Task prompt —
Write out the data exactly, every line included.

Excerpted records —
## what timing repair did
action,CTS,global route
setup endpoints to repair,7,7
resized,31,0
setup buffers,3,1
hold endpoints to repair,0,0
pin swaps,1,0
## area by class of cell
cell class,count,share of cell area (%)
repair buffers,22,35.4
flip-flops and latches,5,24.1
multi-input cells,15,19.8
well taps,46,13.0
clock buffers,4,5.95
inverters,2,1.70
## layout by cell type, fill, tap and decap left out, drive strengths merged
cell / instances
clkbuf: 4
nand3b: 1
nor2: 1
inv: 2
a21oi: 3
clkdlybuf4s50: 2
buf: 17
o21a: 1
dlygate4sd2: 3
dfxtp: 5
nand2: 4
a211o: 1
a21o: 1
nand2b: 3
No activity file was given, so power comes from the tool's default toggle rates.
**design/flow/run.sh**
```bash
#!/bin/bash
# OpenROAD 26Q1-2900-gdf79404cd8, Yosys 0.63+post, stock flow scripts
make -C /OpenROAD-flow-scripts/flow DESIGN_CONFIG=/design/flow/config.mk WORK_HOME=/design/flow/orfs finish
```
**design/flow/config.mk**
```make
export PLATFORM = sky130hd
export DESIGN_NAME = FIFO_sync
export DESIGN_NICKNAME = FIFO_sync
export VERILOG_FILES = /design/flow/design.v
export SDC_FILE = /design/flow/constraint.sdc
export NUM_CORES = 4
export LEC_CHECK = 1
export CORE_UTILIZATION = 30
```
**design/flow/constraint.sdc**
```tcl
current_design FIFO_sync

set clk_period 2.2
set clk_io_pct 0.2

create_clock -name clk0 -period $clk_period [get_ports {clk}]

set non_clock_inputs [all_inputs -no_clocks]
set_input_delay [expr $clk_period * $clk_io_pct] -clock clk0 $non_clock_inputs
set_output_delay [expr $clk_period * $clk_io_pct] -clock clk0 [all_outputs]
```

Answer space —
## what timing repair did
action,CTS,global route
setup endpoints to repair,7,7
resized,31,0
setup buffers,3,1
hold endpoints to repair,0,0
pin swaps,1,0
## area by class of cell
cell class,count,share of cell area (%)
repair buffers,22,35.4
flip-flops and latches,5,24.1
multi-input cells,15,19.8
well taps,46,13.0
clock buffers,4,5.95
inverters,2,1.70
## layout by cell type, fill, tap and decap left out, drive strengths merged
cell / instances
clkbuf: 4
nand3b: 1
nor2: 1
inv: 2
a21oi: 3
clkdlybuf4s50: 2
buf: 17
o21a: 1
dlygate4sd2: 3
dfxtp: 5
nand2: 4
a211o: 1
a21o: 1
nand2b: 3
No activity file was given, so power comes from the tool's default toggle rates.
**design/flow/run.sh**
```bash
#!/bin/bash
# OpenROAD 26Q1-2900-gdf79404cd8, Yosys 0.63+post, stock flow scripts
make -C /OpenROAD-flow-scripts/flow DESIGN_CONFIG=/design/flow/config.mk WORK_HOME=/design/flow/orfs finish
```
**design/flow/config.mk**
```make
export PLATFORM = sky130hd
export DESIGN_NAME = FIFO_sync
export DESIGN_NICKNAME = FIFO_sync
export VERILOG_FILES = /design/flow/design.v
export SDC_FILE = /design/flow/constraint.sdc
export NUM_CORES = 4
export LEC_CHECK = 1
export CORE_UTILIZATION = 30
```
**design/flow/constraint.sdc**
```tcl
current_design FIFO_sync

set clk_period 2.2
set clk_io_pct 0.2

create_clock -name clk0 -period $clk_period [get_ports {clk}]

set non_clock_inputs [all_inputs -no_clocks]
set_input_delay [expr $clk_period * $clk_io_pct] -clock clk0 $non_clock_inputs
set_output_delay [expr $clk_period * $clk_io_pct] -clock clk0 [all_outputs]
```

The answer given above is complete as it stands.